Bert Freudenberg bert at freudenbergs.de
Sat Apr 2 10:10:53 UTC 2011


On 02.04.2011, at 01:56, Levente Uzonyi wrote:

> Hi,
> 
> as you probably saw, I pushed my first significant changes to the Compiler package. I hope the compiler experts will take a look at them. While I was changing stuff, I found that some methods of Scanner are unused:
> 
> #errorMultibyteCharacter
> #nextLiteral
> #checkpoint
> #revertToCheckpoint:
> 
> They seem to be rather old (~10 years) and I don't think any external code use them. Should we deprecate or just delete them?

I have no idea how the first two were used.

The checkpoint mechanism is used by DialectParser, which is part of an experiment for alternative syntax done around 2000. The class is still in the Etoys image, but is not actively unused. I'm including the class comment below.

I think it would be okay to just delete all four methods. No need for deprecation.

- Bert -

DialectParser class comment:

This Parser is part of a package designed to allow for experiments with alternatives to ST-80 syntax.  The particular alternative offered by this parser eliminates colons, left-arrows and up-arrows, and adds prefix keywords for common control constructs.

ST-80									SQ-00
-------									-------
a + b between: c and: c + 4				a + b between (c) and (c + 4)
a _ 3.0									Set a to 3.0
^ self size + 3							Return self size + 3
a > b									Test (a > b)
	ifTrue: ['greater']						ifTrue ['greater']
	ifFalse: ['less']							ifFalse ['less']
1 to: 9 do:								Repeat (1) to (9) do
	[:i | Transcript cr; show: i]				[Set i. | Transcript cr; show (i)]

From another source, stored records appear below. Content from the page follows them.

This is an optimization exercise on Yosys and OpenROAD, whose aim is small area and a short achievable clock period, not a production implementation.
Only simulation tests tie the RTL to the original design; equivalence was not proved.
No activity file was given, so power comes from the tool's default toggle rates.

<file path="run.sh">
#!/bin/bash
# synth_recipe.tcl (not shown) runs the flow's synth.tcl, then flattens the netlist and writes it again
# the make line also repeats each setting of config.mk as NAME=value (left out here)
make -C /OpenROAD-flow-scripts/flow DESIGN_CONFIG=/design/flow/config.mk WORK_HOME=/design/flow/orfs CLKGATE_MAP_FILE= SYNTH_SCRIPT=/design/flow/synth_recipe.tcl finish
</file>
<file path="config.mk">
export PLATFORM = sky130hd
export DESIGN_NAME = softmc_core
export DESIGN_NICKNAME = softmc_core
export VERILOG_FILES = /design/flow/design.v
export SDC_FILE = /design/flow/constraint.sdc
export NUM_CORES = 4
export LEC_CHECK = 0
export ABC_CLOCK_PERIOD_IN_PS = 2000
export CAP_MARGIN = 20
export CORE_MARGIN = 2
export CORE_UTILIZATION = 40
export SETUP_SLACK_MARGIN = 1.1
export SLEW_MARGIN = 20
</file>
<file path="constraint.sdc">
create_clock -name core_clock -period 3.3 [get_ports {c0_ddr4_clk}]
set_input_delay 0.6600 -clock core_clock [delete_from_list [all_inputs] [get_ports {c0_ddr4_clk}]]
set_output_delay 0.6600 -clock core_clock [all_outputs]
set_load 0.01 [all_outputs]
</file>
<file path="design.v">
package softmc_pkg;
  localparam int INSTR_WIDTH     = 32;
  localparam int IMEM_DEPTH      = 64;
  localparam int IMEM_ADDR_WIDTH = 6;
  localparam int ROW_ADDR_WIDTH = 17;
  localparam int BG_WIDTH       = 2;
  localparam int BANK_WIDTH     = 2;
  localparam int COL_WIDTH      = 10;
  localparam int RD_DATA_WIDTH  = 64;
  localparam int BUF_DEPTH      = 16;
  localparam int BUF_ADDR_WIDTH = $clog2(BUF_DEPTH);
  localparam int WAIT_WIDTH = 16;
  localparam int ODT_WR_DEL    = 4;
  localparam int ODT_WR_DUR    = 6;
  localparam int ODT_CNT_WIDTH = $clog2(ODT_WR_DUR);
  localparam logic [2:0] RCW_RD  = 3'b101;
  localparam logic [2:0] RCW_WR  = 3'b100;
  localparam logic [2:0] RCW_PRE = 3'b010;
  localparam logic [2:0] RCW_REF = 3'b001;
  localparam int CMD_SPARE_WIDTH  = INSTR_WIDTH - 3 - BG_WIDTH - BANK_WIDTH - ROW_ADDR_WIDTH;
  localparam int CTRL_SPARE_WIDTH = INSTR_WIDTH - 3 - WAIT_WIDTH;
  typedef enum logic [2:0] {
    OP_NOP  = 3'd0,
    OP_ACT  = 3'd1,
    OP_RD   = 3'd2,
    OP_WR   = 3'd3,
    OP_PRE  = 3'd4,
    OP_REF  = 3'd5,
    OP_WAIT = 3'd6,
    OP_END  = 3'd7
  } opcode_e;
  typedef union packed {
    struct packed {
      opcode_e                      opcode;
      logic [BG_WIDTH-1:0]          bg;
      logic [BANK_WIDTH-1:0]        bank;
      logic [ROW_ADDR_WIDTH-1:0]    addr;
      logic [CMD_SPARE_WIDTH-1:0]   spare;
    } cmd;
    struct packed {
      opcode_e                      opcode;
      logic [WAIT_WIDTH-1:0]        count;
      logic [CTRL_SPARE_WIDTH-1:0]  spare;
    } ctrl;
  } instr_u;
endpackage
`timescale 1ns/1ns
module softmc_core (
  input  logic        c0_ddr4_clk,
  input  logic        rst_n,
  input  logic        instr_valid,
  input  logic        instr_last,
  input  logic [31:0] instr_data,
  input  logic        rd_valid,
  input  logic [63:0] rd_data,
  output logic        ddr_act_n,
  output logic        ddr_cs_n,
  output logic [16:0] ddr_adr,
  output logic [1:0]  ddr_bg,
  output logic [1:0]  ddr_ba,
  output logic        ddr_odt,
  output logic        c2h_valid,
  output logic [63:0] c2h_data,
  output logic        c2h_last,
  output logic        seq_done
);
  localparam int SW = 22;                                    
  localparam logic [SW-1:0] END_WORD = {1'b0, 4'b0, 3'd7, 14'b0};
  logic [SW-1:0] bank_e [0:31];    
  logic [SW-1:0] bank_o [0:30];    
  logic [31:0]   sel_e, sel_o;     
  logic          par;              
  logic          running;          
  logic          start;            
  logic          go;               
  logic [15:0]   wcnt;             
  logic [SW-1:0] fe, fo;           
  logic [SW-1:0] x;                
  logic [SW-1:0] enc;
  logic          load, adv;
  always_comb begin
    logic is_act, is_wait;
    is_act  = instr_data[31:29] == 3'd1;
    is_wait = instr_data[31:29] == 3'd6;
    enc[21]    = is_act;
    enc[20:17] = instr_data[28:25];
    enc[16:14] = is_act ? instr_data[24:22] : instr_data[31:29];
    enc[13:12] = instr_data[21:20];
    enc[11:0]  = is_wait ? instr_data[24:13] : instr_data[19:8];
  end
  assign load = instr_valid && !running;
  always_ff @(posedge c0_ddr4_clk) begin
    for (int i = 0; i < 32; i++) begin
      if (load && !par && sel_e[i]) bank_e[i] <= enc;
    end
    for (int i = 0; i < 31; i++) begin
      if (load && par && sel_o[i]) bank_o[i] <= enc;
    end
  end
  always_ff @(posedge c0_ddr4_clk) begin
    logic [SW-1:0] re, ro;
    re = '0;
    ro = END_WORD & {SW{sel_o[31]}};
    for (int i = 0; i < 32; i++) re = re | (bank_e[i] & {SW{sel_e[i]}});
    for (int i = 0; i < 31; i++) ro = ro | (bank_o[i] & {SW{sel_o[i]}});
    fe <= re;
    fo <= ro;
  end
  assign x = par ? fo : fe;
  logic        x_act, x_rd, x_wr, x_pre, x_ref, x_wait, x_end, x_cmd, x_cnt_nz;
  logic [2:0]  x_op;
  logic [15:0] x_cnt;
  assign x_act    = x[21];
  assign x_op     = x[16:14];
  assign x_rd     = !x_act && (x_op == 3'd2);
  assign x_wr     = !x_act && (x_op == 3'd3);
  assign x_pre    = !x_act && (x_op == 3'd4);
  assign x_ref    = !x_act && (x_op == 3'd5);
  assign x_wait   = !x_act && (x_op == 3'd6);
  assign x_end    = !x_act && (x_op == 3'd7);
  assign x_cmd    = x_act || x_rd || x_wr || x_pre || x_ref;
  assign x_cnt    = {x[20:17], x[11:0]};
  assign x_cnt_nz = |x_cnt;
  assign adv = load || go;
  always_ff @(posedge c0_ddr4_clk) begin
    if (!rst_n) begin
      sel_e   <= 32'd1;
      sel_o   <= 32'd1;
      par     <= 1'b0;
      running <= 1'b0;
      start   <= 1'b0;
      go      <= 1'b0;
    end else begin
      start <= load && instr_last;
      if ((load && instr_last) || (go && x_end)) begin
        sel_e <= 32'd1;
        sel_o <= 32'd1;
        par   <= 1'b0;
      end else if (adv) begin
        if (par) sel_o <= {sel_o[30:0], sel_o[31]};
        else     sel_e <= {sel_e[30:0], sel_e[31]};
        par <= !par;
      end
      if (load && instr_last) running <= 1'b1;
      else if (go && x_end)   running <= 1'b0;
      if (start)   go <= 1'b1;
      else if (go) go <= !x_end && !(x_wait && x_cnt_nz);
      else         go <= running && (wcnt == 16'd1);
    end
  end
  always_ff @(posedge c0_ddr4_clk) begin
    if (go) wcnt <= x_cnt;
    else if (wcnt != '0) wcnt <= wcnt - 1'b1;
  end
  logic wr_pin;
  always_ff @(posedge c0_ddr4_clk) begin
    if (!rst_n) begin
      ddr_cs_n  <= 1'b1;
      ddr_act_n <= 1'b1;
      seq_done  <= 1'b0;
      wr_pin    <= 1'b0;
    end else begin
      ddr_cs_n  <= !(go && x_cmd);
      ddr_act_n <= !(go && x_act);
      seq_done  <= go && x_end;
      wr_pin    <= go && x_wr;
    end
  end
  always_ff @(posedge c0_ddr4_clk) begin
    ddr_bg  <= x[20:19];
    ddr_ba  <= x[18:17];
    if (x_act) begin
      ddr_adr <= x[16:0];
    end else begin
      ddr_adr[16:14] <= x_rd  ? 3'b101 :
                        x_wr  ? 3'b100 :
                        x_pre ? 3'b010 : 3'b001;
      ddr_adr[13:10] <= 4'b0;
      ddr_adr[9:0]   <= (x_rd || x_wr) ? x[9:0] : 10'b0;
    end
  end
  logic [2:0] wr_dly;      
  logic [2:0] dur_cnt;     
  always_ff @(posedge c0_ddr4_clk) begin
    if (!rst_n) begin
      wr_dly  <= '0;
      dur_cnt <= '0;
      ddr_odt <= 1'b0;
    end else begin
      wr_dly <= {wr_dly[1:0], wr_pin};
      if (wr_dly[2]) begin
        dur_cnt <= 3'd5;
        ddr_odt <= 1'b1;
      end else if (dur_cnt != '0) begin
        dur_cnt <= dur_cnt - 1'b1;
        ddr_odt <= 1'b1;
      end else begin
        ddr_odt <= 1'b0;
      end
    end
  end
  logic [63:0] rbuf [0:15];
  logic [3:0]  wr_ptr;
  logic [15:0] rsel;         
  logic [15:0] fill;         
  logic        draining, pop, pop_last, inc, dec;
  logic [15:0] wsel;
  logic [63:0] rword;
  always_comb begin
    wsel = '0;
    wsel[wr_ptr] = 1'b1;
  end
  assign pop      = (seq_done || draining) && fill[0];
  assign pop_last = pop && !fill[1];
  assign inc      = rd_valid && !pop;
  assign dec      = pop && !rd_valid;
  always_ff @(posedge c0_ddr4_clk) begin
    for (int i = 0; i < 16; i++) begin
      if (rd_valid && wsel[i]) rbuf[i] <= rd_data;
    end
  end
  always_comb begin
    rword = '0;
    for (int i = 0; i < 16; i++) rword = rword | (rbuf[i] & {64{rsel[i]}});
  end
  always_ff @(posedge c0_ddr4_clk) c2h_data <= rword;
  always_ff @(posedge c0_ddr4_clk) begin
    if (!rst_n) begin
      wr_ptr    <= '0;
      rsel      <= 16'd1;
      fill      <= '0;
      draining  <= 1'b0;
      c2h_valid <= 1'b0;
      c2h_last  <= 1'b0;
    end else begin
      wr_ptr    <= wr_ptr + 4'(rd_valid);
      if (pop) rsel <= {rsel[14:0], rsel[15]};
      if (inc)      fill <= {fill[14:0], 1'b1};
      else if (dec) fill <= {1'b0, fill[15:1]};
      draining  <= pop && !pop_last;
      c2h_valid <= pop;
      c2h_last  <= pop_last;
    end
  end
endmodule
</file>
This design comes from an exercise in tuning for small area and few clock cycles per item on the open sky130 flow, not from production work. The RTL of this run was laid out without a check of its function. Power is estimated from default activity; no workload was simulated.

==> flow/run.sh <==
#!/bin/bash
# synth_recipe.tcl (not shown) runs the flow's synth.tcl, then flattens the netlist and writes it again
# the make line also repeats each setting of config.mk as NAME=value (left out here)
make -C /OpenROAD-flow-scripts/flow DESIGN_CONFIG=/design/flow/config.mk WORK_HOME=/design/flow/orfs CLKGATE_MAP_FILE= SYNTH_SCRIPT=/design/flow/synth_recipe.tcl finish
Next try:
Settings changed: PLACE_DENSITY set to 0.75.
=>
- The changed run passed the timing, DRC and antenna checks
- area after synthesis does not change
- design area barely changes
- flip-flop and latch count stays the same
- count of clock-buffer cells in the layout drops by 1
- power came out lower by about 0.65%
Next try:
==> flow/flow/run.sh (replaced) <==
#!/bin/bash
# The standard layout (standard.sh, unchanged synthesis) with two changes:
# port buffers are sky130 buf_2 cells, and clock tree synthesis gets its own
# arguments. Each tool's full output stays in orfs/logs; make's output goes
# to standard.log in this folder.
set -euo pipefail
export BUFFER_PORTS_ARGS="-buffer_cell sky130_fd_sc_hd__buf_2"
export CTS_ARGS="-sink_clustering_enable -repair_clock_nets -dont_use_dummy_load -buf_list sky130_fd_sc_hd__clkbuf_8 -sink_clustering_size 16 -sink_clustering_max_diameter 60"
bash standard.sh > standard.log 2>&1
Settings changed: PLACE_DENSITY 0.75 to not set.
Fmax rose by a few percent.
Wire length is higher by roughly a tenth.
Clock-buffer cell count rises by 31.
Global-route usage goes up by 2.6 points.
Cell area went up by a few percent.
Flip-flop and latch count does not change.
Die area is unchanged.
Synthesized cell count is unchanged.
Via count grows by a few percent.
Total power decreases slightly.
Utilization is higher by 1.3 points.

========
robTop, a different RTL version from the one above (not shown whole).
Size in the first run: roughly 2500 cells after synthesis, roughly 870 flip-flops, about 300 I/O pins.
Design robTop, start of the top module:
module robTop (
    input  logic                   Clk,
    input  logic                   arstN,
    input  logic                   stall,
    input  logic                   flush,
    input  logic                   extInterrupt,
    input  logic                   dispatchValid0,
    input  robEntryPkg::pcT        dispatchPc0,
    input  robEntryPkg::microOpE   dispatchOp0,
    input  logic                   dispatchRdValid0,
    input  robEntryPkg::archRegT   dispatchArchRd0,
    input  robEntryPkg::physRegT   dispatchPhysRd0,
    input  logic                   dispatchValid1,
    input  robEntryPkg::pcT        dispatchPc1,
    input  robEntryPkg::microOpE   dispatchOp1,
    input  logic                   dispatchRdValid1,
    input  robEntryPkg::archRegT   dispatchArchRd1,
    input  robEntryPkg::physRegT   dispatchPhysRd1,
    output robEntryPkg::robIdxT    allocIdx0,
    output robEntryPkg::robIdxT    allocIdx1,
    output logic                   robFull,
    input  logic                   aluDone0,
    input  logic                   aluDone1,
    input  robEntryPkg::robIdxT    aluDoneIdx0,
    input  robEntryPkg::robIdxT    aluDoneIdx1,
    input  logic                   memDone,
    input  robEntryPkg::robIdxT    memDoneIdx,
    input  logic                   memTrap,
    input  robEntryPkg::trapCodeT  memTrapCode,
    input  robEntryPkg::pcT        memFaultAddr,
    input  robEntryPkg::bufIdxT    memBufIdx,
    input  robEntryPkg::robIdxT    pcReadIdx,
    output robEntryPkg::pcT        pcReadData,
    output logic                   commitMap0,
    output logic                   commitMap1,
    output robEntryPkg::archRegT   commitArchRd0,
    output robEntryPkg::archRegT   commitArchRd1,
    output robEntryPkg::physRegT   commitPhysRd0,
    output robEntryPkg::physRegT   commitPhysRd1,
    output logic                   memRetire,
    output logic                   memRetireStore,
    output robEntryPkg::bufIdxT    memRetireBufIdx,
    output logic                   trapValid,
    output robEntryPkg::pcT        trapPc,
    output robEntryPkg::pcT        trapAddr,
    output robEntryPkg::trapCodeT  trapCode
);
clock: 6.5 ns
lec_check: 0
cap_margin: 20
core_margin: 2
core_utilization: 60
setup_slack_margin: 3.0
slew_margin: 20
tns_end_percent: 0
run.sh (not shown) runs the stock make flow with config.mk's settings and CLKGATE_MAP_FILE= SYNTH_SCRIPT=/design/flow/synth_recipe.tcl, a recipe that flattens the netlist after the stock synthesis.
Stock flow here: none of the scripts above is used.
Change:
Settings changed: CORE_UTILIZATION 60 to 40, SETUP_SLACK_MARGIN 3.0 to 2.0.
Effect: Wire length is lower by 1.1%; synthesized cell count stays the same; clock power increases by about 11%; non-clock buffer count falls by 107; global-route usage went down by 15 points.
This is an optimization exercise on Yosys and OpenROAD, whose aim is small area and a short achievable clock period, not a production implementation. Only the layout flow was run in this run; the RTL was not checked for function there. No activity file was given, so power comes from the tool's default toggle rates.

==> design/flow/flow/run.sh <==
#!/bin/bash
# Layout flow: the standard ORFS flow (standard.sh, unchanged synthesis),
# with smaller port buffers and a clock tree built from clkbuf_8 without
# dummy loads. Each tool's output goes to a log file in this folder.
set -euo pipefail
export BUFFER_PORTS_ARGS="-buffer_cell sky130_fd_sc_hd__buf_1"
export CTS_ARGS="-sink_clustering_enable -repair_clock_nets -buf_list sky130_fd_sc_hd__clkbuf_8 -dont_use_dummy_load"
bash standard.sh finish > flow_make.log 2>&1
==> design/flow/standard.sh <==
#!/bin/bash
# synth_recipe.tcl (not shown) runs the flow's synth.tcl, then flattens the netlist and writes it again
# the make line also repeats each setting of config.mk as NAME=value (left out here)
make -C /OpenROAD-flow-scripts/flow DESIGN_CONFIG=/design/flow/config.mk WORK_HOME=/design/flow/orfs CLKGATE_MAP_FILE= SYNTH_SCRIPT=/design/flow/synth_recipe.tcl "${@:-finish}"
==> design/flow/config.mk <==
export PLATFORM = sky130hd
export DESIGN_NAME = array_multiplier
export DESIGN_NICKNAME = array_multiplier
export VERILOG_FILES = /design/flow/design.v
export SDC_FILE = /design/flow/constraint.sdc
export NUM_CORES = 4
export LEC_CHECK = 0
export CAP_MARGIN = 20
export CORE_MARGIN = 2
export CORE_UTILIZATION = 40
export SETUP_SLACK_MARGIN = 2.95
export SLEW_MARGIN = 20
export SYNTH_HIERARCHICAL = 1
==> design/flow/constraint.sdc <==
create_clock -name core_clock -period 6.0 [get_ports {clk}]
set_input_delay 1.2000 -clock core_clock [delete_from_list [all_inputs] [get_ports {clk}]]
set_output_delay 1.2000 -clock core_clock [all_outputs]
set_load 0.01 [all_outputs]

The use of prefix keywords is currently ad-hoc;  in other words they are built into the parser, and there is not a way to define a method pattern to include a prefix keyword.  Most of the work has been done to support this, though, as selectors can now have the form
	#:prefix:kwd1:kwd2:
and they will respond appropriately to #keywords and #numArgs.

A test method in the class ensures that every method in the system can be pretty-printed in the alternative syntax, and that compiling the resulting text produces exactly the same bytecodes as the original method.